The lessons of History
October 6th, 2008 | Published by BRAHA Editor in Drug Law
By Gabriel G. Nahas
The use of cannabis in the Islamic-dominated world surfaced only in the eleventh century when the Moslem Empire extended from the Atlantic to the Indian Ocean. Arabic historians of the twelfth to the sixteenth century have clearly documented the damage done by the widespread use of hashish In the Moslem world. A scholarly account of their voluminous writings has been compiled by Dr. Franz Rosenthal, Sterling Professor of Near Eastern Languages at Yale University in his book THE HERB: HASHISH VERSUS MOSLEM MEDIEVAL SOCIETY. The reader learns that a controversy similar to the one raging today divided the ancient Islamic world. For several centuries the partisans of the “grass which gives joy and repose” battled the detractors of the “weed which impairs body and mind, and damages society.” At one time, in the first years of the 15th century, restrictions against hashish were set aside, resulting in general availability, acceptance, and abuse. The historian of the era, Al Magrizy, wrote that as a result, a general debasement of the
people was apparent. Finally all the scholars and religious leaders of the time condemned the weed - not from religious fervor, but because of the harm it had done to their society. It was too late. Says Rosenthal: “The conflict between what was felt to be right and socially good, and what human nature craved in its search for play and diversion went on” . . . until this day.
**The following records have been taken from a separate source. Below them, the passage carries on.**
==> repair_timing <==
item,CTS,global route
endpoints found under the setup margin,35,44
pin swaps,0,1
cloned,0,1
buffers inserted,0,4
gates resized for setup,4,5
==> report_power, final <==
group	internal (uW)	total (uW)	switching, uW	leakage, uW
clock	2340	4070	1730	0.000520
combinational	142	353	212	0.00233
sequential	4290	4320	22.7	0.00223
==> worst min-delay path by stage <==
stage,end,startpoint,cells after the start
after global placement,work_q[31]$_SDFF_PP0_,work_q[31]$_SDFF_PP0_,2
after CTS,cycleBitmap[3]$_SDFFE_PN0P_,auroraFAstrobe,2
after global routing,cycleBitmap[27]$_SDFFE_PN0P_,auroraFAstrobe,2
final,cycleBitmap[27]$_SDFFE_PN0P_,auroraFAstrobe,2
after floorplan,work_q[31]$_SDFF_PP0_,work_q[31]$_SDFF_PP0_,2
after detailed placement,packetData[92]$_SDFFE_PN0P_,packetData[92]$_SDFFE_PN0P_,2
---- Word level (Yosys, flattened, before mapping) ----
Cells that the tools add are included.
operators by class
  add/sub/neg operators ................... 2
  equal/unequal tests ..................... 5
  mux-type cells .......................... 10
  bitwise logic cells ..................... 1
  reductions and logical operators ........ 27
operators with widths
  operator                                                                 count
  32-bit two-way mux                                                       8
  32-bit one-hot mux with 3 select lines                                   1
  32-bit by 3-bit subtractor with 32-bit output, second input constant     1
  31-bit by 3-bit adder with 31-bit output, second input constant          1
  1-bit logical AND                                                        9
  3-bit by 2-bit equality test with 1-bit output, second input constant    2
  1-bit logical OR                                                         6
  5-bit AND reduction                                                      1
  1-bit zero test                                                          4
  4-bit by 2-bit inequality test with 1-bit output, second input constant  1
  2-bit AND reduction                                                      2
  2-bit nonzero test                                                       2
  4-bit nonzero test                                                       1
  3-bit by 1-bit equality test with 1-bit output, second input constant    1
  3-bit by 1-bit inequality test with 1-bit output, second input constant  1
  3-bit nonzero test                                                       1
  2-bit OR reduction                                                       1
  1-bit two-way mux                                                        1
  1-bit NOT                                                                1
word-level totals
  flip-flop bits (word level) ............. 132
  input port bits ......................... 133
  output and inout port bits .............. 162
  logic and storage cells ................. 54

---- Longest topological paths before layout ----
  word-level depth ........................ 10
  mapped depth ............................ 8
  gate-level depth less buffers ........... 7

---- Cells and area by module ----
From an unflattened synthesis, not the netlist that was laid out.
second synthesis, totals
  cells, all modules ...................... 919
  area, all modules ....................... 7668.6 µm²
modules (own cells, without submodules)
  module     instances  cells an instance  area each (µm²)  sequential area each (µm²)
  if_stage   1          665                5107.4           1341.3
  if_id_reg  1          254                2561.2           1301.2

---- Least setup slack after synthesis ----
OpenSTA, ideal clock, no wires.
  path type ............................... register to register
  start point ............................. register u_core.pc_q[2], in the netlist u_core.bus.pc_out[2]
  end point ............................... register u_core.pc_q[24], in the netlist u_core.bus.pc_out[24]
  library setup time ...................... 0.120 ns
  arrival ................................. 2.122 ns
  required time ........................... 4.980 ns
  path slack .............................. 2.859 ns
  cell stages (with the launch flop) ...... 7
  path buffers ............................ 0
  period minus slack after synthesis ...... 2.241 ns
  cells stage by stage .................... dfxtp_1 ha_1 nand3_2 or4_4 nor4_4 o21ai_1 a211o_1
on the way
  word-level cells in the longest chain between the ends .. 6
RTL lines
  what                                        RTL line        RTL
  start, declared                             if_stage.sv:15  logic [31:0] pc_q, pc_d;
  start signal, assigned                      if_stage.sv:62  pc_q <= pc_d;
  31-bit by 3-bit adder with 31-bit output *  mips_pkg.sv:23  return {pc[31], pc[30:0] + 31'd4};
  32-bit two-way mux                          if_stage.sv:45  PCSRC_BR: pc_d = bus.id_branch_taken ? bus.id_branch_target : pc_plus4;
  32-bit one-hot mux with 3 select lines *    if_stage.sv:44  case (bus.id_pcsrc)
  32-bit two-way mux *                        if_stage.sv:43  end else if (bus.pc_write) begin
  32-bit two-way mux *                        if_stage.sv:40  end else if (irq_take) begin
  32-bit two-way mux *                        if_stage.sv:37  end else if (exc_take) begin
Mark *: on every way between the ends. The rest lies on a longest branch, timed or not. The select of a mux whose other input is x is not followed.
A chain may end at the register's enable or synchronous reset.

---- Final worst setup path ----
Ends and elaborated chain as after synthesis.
--- config.mk ---
export PLATFORM = sky130hd
export DESIGN_NAME = riscv_bus_arbiter
export DESIGN_NICKNAME = d
export VERILOG_FILES = /design/src/rtl/riscv_bus_pkg.sv /design/src/rtl/riscv_bus_prio.sv /design/src/rtl/riscv_bus_arbiter.sv
export SDC_FILE = /design/constraint.sdc
export NUM_CORES = 1
export LEC_CHECK = 0
export BUFFER_PORTS_ARGS = -buffer_cell sky130_fd_sc_hd__buf_2
export CAP_MARGIN = 20
export CORE_AREA = 2 2 107 109
export CTS_CLUSTER_DIAMETER = 80
export CTS_CLUSTER_SIZE = 24
export DETAILED_ROUTE_END_ITERATION = 8
export DIE_AREA = 0 0 109 111
export PLACE_DENSITY_LB_ADDON = 0.05
export SETUP_SLACK_MARGIN = 0.3
export SLEW_MARGIN = 20
export SYNTH_ARGS = -nofsm -noshare
export SYNTH_HDL_FRONTEND = slang
export SYNTH_SLANG_ARGS = --single-unit
--- constraint.sdc ---
create_clock -name clk -period 1.8 [get_ports clk]
set_clock_uncertainty 0.15 [all_clocks]
set_input_delay 0.27 -clock clk [delete_from_list [all_inputs] [get_ports clk]]
set_output_delay 0.27 -clock clk [all_outputs]
set_load 0.01 [all_outputs]
--- src/rtl/riscv_bus_pkg.sv ---
`default_nettype none
// ============================================================================
//  Module      : riscv_bus_pkg
//  Description : Shared types and default widths for the fetch/data bus
//                arbiter (FSM states, bus owner, starve counter width).
//  Revision    : 1.0 - initial release
// ============================================================================
package riscv_bus_pkg;

  localparam int unsigned DEF_ADDR_W   = 32;
  localparam int unsigned DEF_DATA_W   = 32;
  localparam int unsigned STARVE_CNT_W = 4;

  typedef enum logic [1:0] {
    IDLE = 2'd0,
    REQ  = 2'd1,
    RESP = 2'd2
  } bus_state_e;

  typedef enum logic {
    OWN_IF = 1'b0,
    OWN_DM = 1'b1
  } bus_owner_e;

endpackage
`default_nettype wire

--- src/rtl/riscv_bus_prio.sv ---
`default_nettype none
// ============================================================================
//  Module      : riscv_bus_prio
//  Description : Winner selection for the bus arbiter. Data wins by default;
//                after STARVE_MAX data grants taken while fetch waits, fetch
//                wins once so it always makes forward progress.
//  Revision    : 1.0 - initial release
// ============================================================================
module riscv_bus_prio
  import riscv_bus_pkg::*;
#(
  parameter int unsigned STARVE_MAX = 4
) (
  input  logic       clk,
  input  logic       rst_n,
  input  logic       i_if_req,
  input  logic       i_dm_req,
  input  logic       i_decide,
  output bus_owner_e o_winner
);

  localparam logic [STARVE_CNT_W-1:0] C_STARVE_MAX = STARVE_CNT_W'(STARVE_MAX);
  localparam logic [STARVE_CNT_W-1:0] C_CNT_ONE    = STARVE_CNT_W'(1);

  logic [STARVE_CNT_W-1:0] starve_cnt_q;
  logic [STARVE_CNT_W-1:0] starve_cnt_d;
  logic                    w_starved;

  assign w_starved = (starve_cnt_q == C_STARVE_MAX);

  // Fetch wins when data is absent or fetch has been starved long enough
  always_comb begin
    o_winner = OWN_IF;
    if (i_if_req && (!i_dm_req || w_starved)) begin
      o_winner = OWN_IF;
    end else if (i_dm_req) begin
      o_winner = OWN_DM;
    end
  end

  // Count data grants that overtook a waiting fetch; anything else clears it
  always_comb begin
    starve_cnt_d = starve_cnt_q;
    if (i_decide) begin
      if ((o_winner == OWN_DM) && i_if_req) begin
        if (starve_cnt_q < C_STARVE_MAX) begin
          starve_cnt_d = starve_cnt_q + C_CNT_ONE;
        end
      end else begin
        starve_cnt_d = '0;
      end
    end
  end

  // Starve counter register
  always_ff @(posedge clk or negedge rst_n) begin
    if (!rst_n) begin
      starve_cnt_q <= '0;
    end else begin
      starve_cnt_q <= starve_cnt_d;
    end
  end

endmodule
`default_nettype wire

--- src/rtl/riscv_bus_arbiter.sv ---
`default_nettype none
// ============================================================================
//  Module      : riscv_bus_arbiter
//  Description : Shares the single memory bus between the fetch stage and the
//                data/MEM stage. One outstanding access at a time, responses
//                routed to the owner, and a MEM-stage stall for the hazard
//                unit. A late/unexpected bus response raises a sticky error.
//  Revision    : 1.0 - initial release
// ============================================================================
module riscv_bus_arbiter
  import riscv_bus_pkg::*;
#(
  parameter int unsigned ADDR_W     = DEF_ADDR_W,
  parameter int unsigned DATA_W     = DEF_DATA_W,
  parameter int unsigned STARVE_MAX = 4
) (
  input  logic                  clk,
  input  logic                  rst_n,
  // fetch port
  input  logic                  i_if_req,
  input  logic [ADDR_W-1:0]     i_if_addr,
  output logic                  o_if_gnt,
  output logic                  o_if_rvalid,
  output logic [DATA_W-1:0]     o_if_rdata,
  // data port
  input  logic                  i_dm_req,
  input  logic                  i_dm_we,
  input  logic [DATA_W/8-1:0]   i_dm_be,
  input  logic [ADDR_W-1:0]     i_dm_addr,
  input  logic [DATA_W-1:0]     i_dm_wdata,
  output logic                  o_dm_gnt,
  output logic                  o_dm_rvalid,
  output logic [DATA_W-1:0]     o_dm_rdata,
  // memory bus
  output logic                  o_bus_req,
  output logic                  o_bus_we,
  output logic [DATA_W/8-1:0]   o_bus_be,
  output logic [ADDR_W-1:0]     o_bus_addr,
  output logic [DATA_W-1:0]     o_bus_wdata,
  input  logic                  i_bus_gnt,
  input  logic                  i_bus_rvalid,
  input  logic [DATA_W-1:0]     i_bus_rdata,
  // pipeline / status
  output logic                  o_bus_stallM,
  output logic                  o_proto_err
);

  localparam int unsigned BE_W = DATA_W / 8;

  bus_state_e state_q;
  bus_state_e state_d;
  bus_owner_e owner_q;
  bus_owner_e owner_d;
  logic       proto_err_q;
  logic       proto_err_d;

  logic       w_decide;
  logic       w_owner_req;
  bus_owner_e w_winner;

  riscv_bus_prio #(
    .STARVE_MAX (STARVE_MAX)
  ) u_prio (
    .clk      (clk),
    .rst_n    (rst_n),
    .i_if_req (i_if_req),
    .i_dm_req (i_dm_req),
    .i_decide (w_decide),
    .o_winner (w_winner)
  );

  // The owner keeps the bus only while it still asserts its request
  assign w_owner_req = (owner_q == OWN_IF) ? i_if_req : i_dm_req;

  // Next-state and output decode of the arbitration FSM
  always_comb begin
    state_d     = state_q;
    owner_d     = owner_q;
    w_decide    = 1'b0;
    proto_err_d = proto_err_q | (i_bus_rvalid && (state_q != RESP));

    o_if_gnt    = 1'b0;
    o_if_rvalid = 1'b0;
    o_if_rdata  = '0;
    o_dm_gnt    = 1'b0;
    o_dm_rvalid = 1'b0;
    o_dm_rdata  = '0;
    o_bus_req   = 1'b0;
    o_bus_we    = 1'b0;
    o_bus_be    = '0;
    o_bus_addr  = '0;
    o_bus_wdata = '0;

    case (state_q)
      IDLE: begin
        if (i_if_req || i_dm_req) begin
          w_decide = 1'b1;
          owner_d  = w_winner;
          state_d  = REQ;
        end
      end

      REQ: begin
        o_bus_req = w_owner_req;
        if (owner_q == OWN_IF) begin
          o_bus_we    = 1'b0;
          o_bus_be    = {BE_W{1'b1}};
          o_bus_addr  = i_if_addr;
          o_bus_wdata = '0;
        end else begin
          o_bus_we    = i_dm_we;
          o_bus_be    = i_dm_be;
          o_bus_addr  = i_dm_addr;
          o_bus_wdata = i_dm_wdata;
        end
        // A withdrawn request beats a same-cycle bus grant
        if (!w_owner_req) begin
          state_d = IDLE;
        end else if (i_bus_gnt) begin
          o_if_gnt = (owner_q == OWN_IF);
          o_dm_gnt = (owner_q == OWN_DM);
          state_d  = RESP;
        end
      end

      RESP: begin
        if (i_bus_rvalid) begin
          if (owner_q == OWN_IF) begin
            o_if_rvalid = 1'b1;
            o_if_rdata  = i_bus_rdata;
          end else begin
            o_dm_rvalid = 1'b1;
            o_dm_rdata  = i_bus_rdata;
          end
          state_d = IDLE;
        end
      end

      default: begin
        state_d = IDLE;
      end
    endcase
  end

  // MEM stalls until its response is back; forced low while in reset
  assign o_bus_stallM = rst_n & i_dm_req & ~o_dm_rvalid;
  assign o_proto_err  = proto_err_q;

  // FSM state, owner and sticky error registers
  always_ff @(posedge clk or negedge rst_n) begin
    if (!rst_n) begin
      state_q     <= IDLE;
      owner_q     <= OWN_IF;
      proto_err_q <= 1'b0;
    end else begin
      state_q     <= state_d;
      owner_q     <= owner_d;
      proto_err_q <= proto_err_d;
    end
  end

endmodule
`default_nettype wire
### config.mk
export PLATFORM = sky130hd
export DESIGN_NAME = execute_stage_flat
export DESIGN_NICKNAME = d
export VERILOG_FILES = /design/src/rtl/arm_pkg.sv /design/src/rtl/execute_stage_if.sv /design/src/rtl/condcheck.sv /design/src/rtl/execute_stage.sv /design/src/flat_wrapper.sv
export SDC_FILE = /design/constraint.sdc
export NUM_CORES = 1
export LEC_CHECK = 0
export CORE_UTILIZATION = 45
export CTS_BUF_LIST = sky130_fd_sc_hd__clkbuf_2
export CTS_CLUSTER_DIAMETER = 30
export DETAILED_ROUTE_END_ITERATION = 10
export PLACE_DENSITY = 0.91
export SYNTH_ARGS = -nofsm -noshare
export SYNTH_HDL_FRONTEND = slang
export SYNTH_SLANG_ARGS = --single-unit
### constraint.sdc
create_clock -name clk -period 11.3 [get_ports clk]
set_input_delay 2.26 -clock clk [delete_from_list [all_inputs] [get_ports clk]]
set_output_delay 2.26 -clock clk [all_outputs]
set_load 0.01 [all_outputs]
`src/rtl/mdu_pkg.sv`:
```
// -----------------------------------------------------------------------------
// mdu_pkg
//   Shared definitions for the iterative multiply/divide unit:
//     - mdu_op_e  : operation encodings carried on the 2-bit op port
//     - mdu_state_e : sequencer states (IDLE -> CALC -> FIX -> IDLE)
//     - mdu_sign_t : sign corrections latched at operation start
//     - helpers classifying an operation as divide and/or signed
// -----------------------------------------------------------------------------
package mdu_pkg;

  typedef enum logic [1:0] {
    MDU_MULT  = 2'b00,
    MDU_MULTU = 2'b01,
    MDU_DIV   = 2'b10,
    MDU_DIVU  = 2'b11
  } mdu_op_e;

  typedef enum logic [1:0] {
    S_IDLE = 2'b00,
    S_CALC = 2'b01,
    S_FIX  = 2'b10
  } mdu_state_e;

  // Corrections applied in FIX. The core loop only ever sees magnitudes.
  //   neg_main : negate the product (multiply) or the quotient (divide)
  //   neg_rem  : negate the remainder (divide only; follows the dividend)
  typedef struct packed {
    logic neg_main;
    logic neg_rem;
  } mdu_sign_t;

  function automatic logic op_is_div(input mdu_op_e o);
    return (o == MDU_DIV) || (o == MDU_DIVU);
  endfunction

  function automatic logic op_is_signed(input mdu_op_e o);
    return (o == MDU_MULT) || (o == MDU_DIV);
  endfunction

endpackage : mdu_pkg

```
`src/rtl/iter_mult_div.sv`:
```
// -----------------------------------------------------------------------------
// iter_mult_div
//   Multi-cycle multiply/divide unit with built-in HI/LO result registers.
//   One result bit is produced per cycle: a request accepted in cycle 0 keeps
//   busy high in cycles 1..XLEN+1 and delivers done plus the new HI/LO in
//   cycle XLEN+2.
//
//   Multiply : shift-add on a 2*XLEN product register; hi/lo = upper/lower half.
//   Divide   : restoring division on a {remainder, quotient} shift register;
//              lo = quotient, hi = remainder. A zero divisor yields lo = all
//              ones, hi = the raw dividend and a div_by_zero pulse with done.
//   Signed ops run on magnitudes; the sign is restored in the FIX cycle.
//
// Ports
//   clk          in   rising-edge clock
//   rst          in   synchronous, active-high reset
//   start        in   request an operation (honoured only in IDLE)
//   op           in   2  00 MULT, 01 MULTU, 10 DIV, 11 DIVU
//   a            in   XLEN  multiplicand / dividend (rs)
//   b            in   XLEN  multiplier / divisor (rt)
//   hi_wen       in   MTHI write enable (honoured only in IDLE)
//   lo_wen       in   MTLO write enable (honoured only in IDLE)
//   wdata        in   XLEN  MTHI/MTLO data
//   busy         out  operation in progress
//   done         out  one-cycle pulse, HI/LO hold the new result
//   div_by_zero  out  pulses with done when a divide had b == 0
//   hi, lo       out  XLEN  HI/LO registers
// -----------------------------------------------------------------------------
module iter_mult_div
  import mdu_pkg::*;
#(
  parameter int XLEN = 32
) (
  input  logic            clk,
  input  logic            rst,
  input  logic            start,
  input  logic [1:0]      op,
  input  logic [XLEN-1:0] a,
  input  logic [XLEN-1:0] b,
  input  logic            hi_wen,
  input  logic            lo_wen,
  input  logic [XLEN-1:0] wdata,
  output logic            busy,
  output logic            done,
  output logic            div_by_zero,
  output logic [XLEN-1:0] hi,
  output logic [XLEN-1:0] lo
);

  localparam int CNT_W = $clog2(XLEN);
  localparam int PW    = 2 * XLEN;
  localparam logic [CNT_W-1:0] CNT_LAST = CNT_W'(XLEN - 1);

  // ---------------------------------------------------------------------------
  // State
  // ---------------------------------------------------------------------------
  mdu_state_e      state;
  logic [CNT_W-1:0] cnt;
  mdu_op_e         op_q;
  mdu_sign_t       sign_q;
  logic            dbz_q;
  logic [XLEN-1:0] a_raw;    // unmodified dividend, returned in hi on b == 0
  logic [XLEN-1:0] opnd;     // |a| as multiplicand, or |b| as divisor
  logic [PW-1:0]   acc;      // product, or {remainder, quotient}

  // ---------------------------------------------------------------------------
  // Operand conditioning at acceptance
  // ---------------------------------------------------------------------------
  mdu_op_e         op_in;
  logic            a_neg;
  logic            b_neg;
  logic [XLEN-1:0] a_mag;
  logic [XLEN-1:0] b_mag;

  assign op_in = mdu_op_e'(op);
  assign a_neg = op_is_signed(op_in) & a[XLEN-1];
  assign b_neg = op_is_signed(op_in) & b[XLEN-1];
  // The most negative value maps onto itself, which read as unsigned is
  // exactly its magnitude, so no extra bit is needed.
  assign a_mag = a_neg ? -a : a;
  assign b_mag = b_neg ? -b : b;

  // ---------------------------------------------------------------------------
  // Multiply step: add the multiplicand into the upper half when the current
  // multiplier bit (acc[0]) is set, then shift the whole register right. The
  // add carries one extra bit that is shifted straight back into range.
  // ---------------------------------------------------------------------------
  logic [XLEN:0]   mul_sum;
  logic [PW-1:0]   mul_next;

  assign mul_sum  = {1'b0, acc[PW-1:XLEN]} + (acc[0] ? {1'b0, opnd} : {(XLEN+1){1'b0}});
  assign mul_next = {mul_sum, acc[XLEN-1:1]};

  // ---------------------------------------------------------------------------
  // Divide step: shift {rem, quot} left by one, try to subtract the divisor
  // from the widened remainder and keep the difference only if it did not
  // borrow. The quotient bit enters at the bottom of the register.
  // ---------------------------------------------------------------------------
  logic [XLEN:0]   rem_sh;
  logic [XLEN+1:0] div_diff;
  logic            div_fits;
  logic [PW-1:0]   div_next;

  assign rem_sh   = acc[PW-1:XLEN-1];
  assign div_diff = {1'b0, rem_sh} - {2'b00, opnd};
  assign div_fits = ~div_diff[XLEN+1];
  assign div_next = {(div_fits ? div_diff[XLEN-1:0] : rem_sh[XLEN-1:0]),
                     acc[XLEN-2:0], div_fits};

  // ---------------------------------------------------------------------------
  // Final sign correction and divide-by-zero override, consumed in FIX.
  // ---------------------------------------------------------------------------
  logic [XLEN-1:0] quot;
  logic [XLEN-1:0] rem;
  logic [XLEN-1:0] quot_fixed;
  logic [XLEN-1:0] rem_fixed;
  logic [PW-1:0]   fix_result;

  assign quot       = acc[XLEN-1:0];
  assign rem        = acc[PW-1:XLEN];
  assign quot_fixed = sign_q.neg_main ? -quot : quot;
  assign rem_fixed  = sign_q.neg_rem  ? -rem  : rem;

  // NOTE: every output of a combinational block gets a default assignment
  // first so that no path leaves it unassigned and a latch is inferred.
  always_comb begin
    fix_result = acc;
    if (op_is_div(op_q)) begin
      if (dbz_q) fix_result = {a_raw, {XLEN{1'b1}}};
      else       fix_result = {rem_fixed, quot_fixed};
    end else if (sign_q.neg_main) begin
      fix_result = -acc;
    end
  end

  // ---------------------------------------------------------------------------
  // Sequencer, datapath registers and HI/LO.
  // NOTE: all state here is updated with non-blocking assignments so every
  // register samples the values from before the edge, independent of
  // statement order.
  // ---------------------------------------------------------------------------
  always_ff @(posedge clk) begin
    if (rst) begin
      state       <= S_IDLE;
      cnt         <= '0;
      op_q        <= MDU_MULT;
      sign_q      <= '0;
      dbz_q       <= 1'b0;
      a_raw       <= '0;
      opnd        <= '0;
      acc         <= '0;
      busy        <= 1'b0;
      done        <= 1'b0;
      div_by_zero <= 1'b0;
      hi          <= '0;
      lo          <= '0;
    end else begin
      done        <= 1'b0;
      div_by_zero <= 1'b0;

      unique case (state)
        S_IDLE: begin
          // Register writes land first; a result started in the same cycle
          // overwrites both registers when it completes.
          if (hi_wen) hi <= wdata;
          if (lo_wen) lo <= wdata;

          if (start) begin
            op_q            <= op_in;
            a_raw           <= a;
            dbz_q           <= op_is_div(op_in) && (b == '0);
            sign_q.neg_main <= a_neg ^ b_neg;
            sign_q.neg_rem  <= a_neg;
            cnt             <= CNT_LAST;
            busy            <= 1'b1;
            state           <= S_CALC;
            if (op_is_div(op_in)) begin
              acc  <= {{XLEN{1'b0}}, a_mag};
              opnd <= b_mag;
            end else begin
              acc  <= {{XLEN{1'b0}}, b_mag};
              opnd <= a_mag;
            end
          end
        end

        S_CALC: begin
          acc <= op_is_div(op_q) ? div_next : mul_next;
          if (cnt == '0) state <= S_FIX;
          else           cnt   <= cnt - CNT_W'(1);
        end

        S_FIX: begin
          {hi, lo}    <= fix_result;
          done        <= 1'b1;
          div_by_zero <= dbz_q;
          busy        <= 1'b0;
          state       <= S_IDLE;
        end

        default: begin
          busy  <= 1'b0;
          state <= S_IDLE;
        end
      endcase
    end
  end

endmodule : iter_mult_div

```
In 1858, the legal trade of opium and Opium Wars were imposed on China by British mercantilism. By 1900, ninety million Chinese were addicted to opium. It took a national revival and the support of the United States and the international community, as well as fifty years of coercive measures, for the country to become opium-tree. Today opium and other dependence-producing drugs are banned from Mainland China as well as from Nationalist Taiwan and socialist Singapore.
In the 1950’s Japan experienced a major epidemic of intravenous and amphetamine use involving half a million addicts. A national campaign aimed at restricting demand and supply with sanctions applied against users and traffickers brought the number of addicts down to a few thousand within four years. An epidemic of heroin was curtailed in the same manner in the sixties.
In contrast, the British adopted, in 1925, a medical model allowing physicians to prescribe heroin to heroin addicts, which was dubbed “the British system.” It worked satisfactorily as long as addicts were few in number: 500 per year between 1930 and 1960. It became unmanageable after 1960 when heroin had to be dispensed to more than 1,000 users of the drug. Indeed, each addict had to be provided with daily doses of heroin as well as the syringes and needles required for administration of the drug four to Six times a day. Because of this logistic problem and because of the potential for diversion of the drug to non-registered addicts which is inherent in such a scheme, heroin began to be progressively replaced by methadone maintenance (methadone, a long-lasting opiate, needs to be absorbed only once a day, by mouth); in 1980, six percent of the 2,800 registered British addicts were treated with heroin compared to the thirty-one percent of the 1,400 addicts in 1973. In 1985, there were an estimated 80,000 heroin addicts in Britain. Despite this failure of the “British system,” it is still advocated by some in the U.S.
The lessons of history are clear: the social acceptance of dependence-producing drugs appears to exacerbate rather than alleviate all of the problems associated with drug addiction.